▸ **Task details**
Write out all of the data again, precisely as it appears.

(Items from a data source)

==================================================

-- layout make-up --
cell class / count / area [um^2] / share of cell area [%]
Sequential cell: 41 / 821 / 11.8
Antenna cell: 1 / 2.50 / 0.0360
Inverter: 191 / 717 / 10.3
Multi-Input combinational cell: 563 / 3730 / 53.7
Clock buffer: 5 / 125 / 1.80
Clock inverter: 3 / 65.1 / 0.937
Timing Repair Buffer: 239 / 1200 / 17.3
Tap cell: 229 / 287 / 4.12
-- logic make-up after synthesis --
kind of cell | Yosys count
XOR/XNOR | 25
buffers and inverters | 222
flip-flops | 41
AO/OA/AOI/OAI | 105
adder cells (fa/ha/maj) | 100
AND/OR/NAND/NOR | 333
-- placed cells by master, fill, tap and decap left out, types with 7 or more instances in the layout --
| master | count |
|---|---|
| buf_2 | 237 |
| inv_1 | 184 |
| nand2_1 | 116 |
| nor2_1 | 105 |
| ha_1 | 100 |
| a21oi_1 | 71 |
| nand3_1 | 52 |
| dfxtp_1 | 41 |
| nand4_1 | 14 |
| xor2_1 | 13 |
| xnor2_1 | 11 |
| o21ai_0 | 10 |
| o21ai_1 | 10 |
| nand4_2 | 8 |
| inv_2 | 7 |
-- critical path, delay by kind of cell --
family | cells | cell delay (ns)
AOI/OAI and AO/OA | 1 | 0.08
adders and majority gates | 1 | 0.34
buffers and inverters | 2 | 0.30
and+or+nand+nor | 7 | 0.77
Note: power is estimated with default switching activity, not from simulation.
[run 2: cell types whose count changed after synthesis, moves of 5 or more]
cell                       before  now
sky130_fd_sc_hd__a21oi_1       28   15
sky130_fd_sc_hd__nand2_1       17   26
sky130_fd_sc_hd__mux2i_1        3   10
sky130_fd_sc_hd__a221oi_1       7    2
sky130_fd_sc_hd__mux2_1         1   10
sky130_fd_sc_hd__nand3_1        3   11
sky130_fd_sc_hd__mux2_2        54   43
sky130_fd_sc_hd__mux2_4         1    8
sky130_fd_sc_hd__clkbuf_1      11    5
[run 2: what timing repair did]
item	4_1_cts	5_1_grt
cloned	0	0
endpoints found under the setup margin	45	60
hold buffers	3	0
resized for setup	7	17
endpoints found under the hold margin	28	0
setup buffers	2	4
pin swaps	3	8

==================================================

▸ **Written answer**
-- layout make-up --
cell class / count / area [um^2] / share of cell area [%]
Sequential cell: 41 / 821 / 11.8
Antenna cell: 1 / 2.50 / 0.0360
Inverter: 191 / 717 / 10.3
Multi-Input combinational cell: 563 / 3730 / 53.7
Clock buffer: 5 / 125 / 1.80
Clock inverter: 3 / 65.1 / 0.937
Timing Repair Buffer: 239 / 1200 / 17.3
Tap cell: 229 / 287 / 4.12
-- logic make-up after synthesis --
kind of cell | Yosys count
XOR/XNOR | 25
buffers and inverters | 222
flip-flops | 41
AO/OA/AOI/OAI | 105
adder cells (fa/ha/maj) | 100
AND/OR/NAND/NOR | 333
-- placed cells by master, fill, tap and decap left out, types with 7 or more instances in the layout --
| master | count |
|---|---|
| buf_2 | 237 |
| inv_1 | 184 |
| nand2_1 | 116 |
| nor2_1 | 105 |
| ha_1 | 100 |
| a21oi_1 | 71 |
| nand3_1 | 52 |
| dfxtp_1 | 41 |
| nand4_1 | 14 |
| xor2_1 | 13 |
| xnor2_1 | 11 |
| o21ai_0 | 10 |
| o21ai_1 | 10 |
| nand4_2 | 8 |
| inv_2 | 7 |
-- critical path, delay by kind of cell --
family | cells | cell delay (ns)
AOI/OAI and AO/OA | 1 | 0.08
adders and majority gates | 1 | 0.34
buffers and inverters | 2 | 0.30
and+or+nand+nor | 7 | 0.77
Note: power is estimated with default switching activity, not from simulation.
[run 2: cell types whose count changed after synthesis, moves of 5 or more]
cell                       before  now
sky130_fd_sc_hd__a21oi_1       28   15
sky130_fd_sc_hd__nand2_1       17   26
sky130_fd_sc_hd__mux2i_1        3   10
sky130_fd_sc_hd__a221oi_1       7    2
sky130_fd_sc_hd__mux2_1         1   10
sky130_fd_sc_hd__nand3_1        3   11
sky130_fd_sc_hd__mux2_2        54   43
sky130_fd_sc_hd__mux2_4         1    8
sky130_fd_sc_hd__clkbuf_1      11    5
[run 2: what timing repair did]
item	4_1_cts	5_1_grt
cloned	0	0
endpoints found under the setup margin	45	60
hold buffers	3	0
resized for setup	7	17
endpoints found under the hold margin	28	0
setup buffers	2	4
pin swaps	3	8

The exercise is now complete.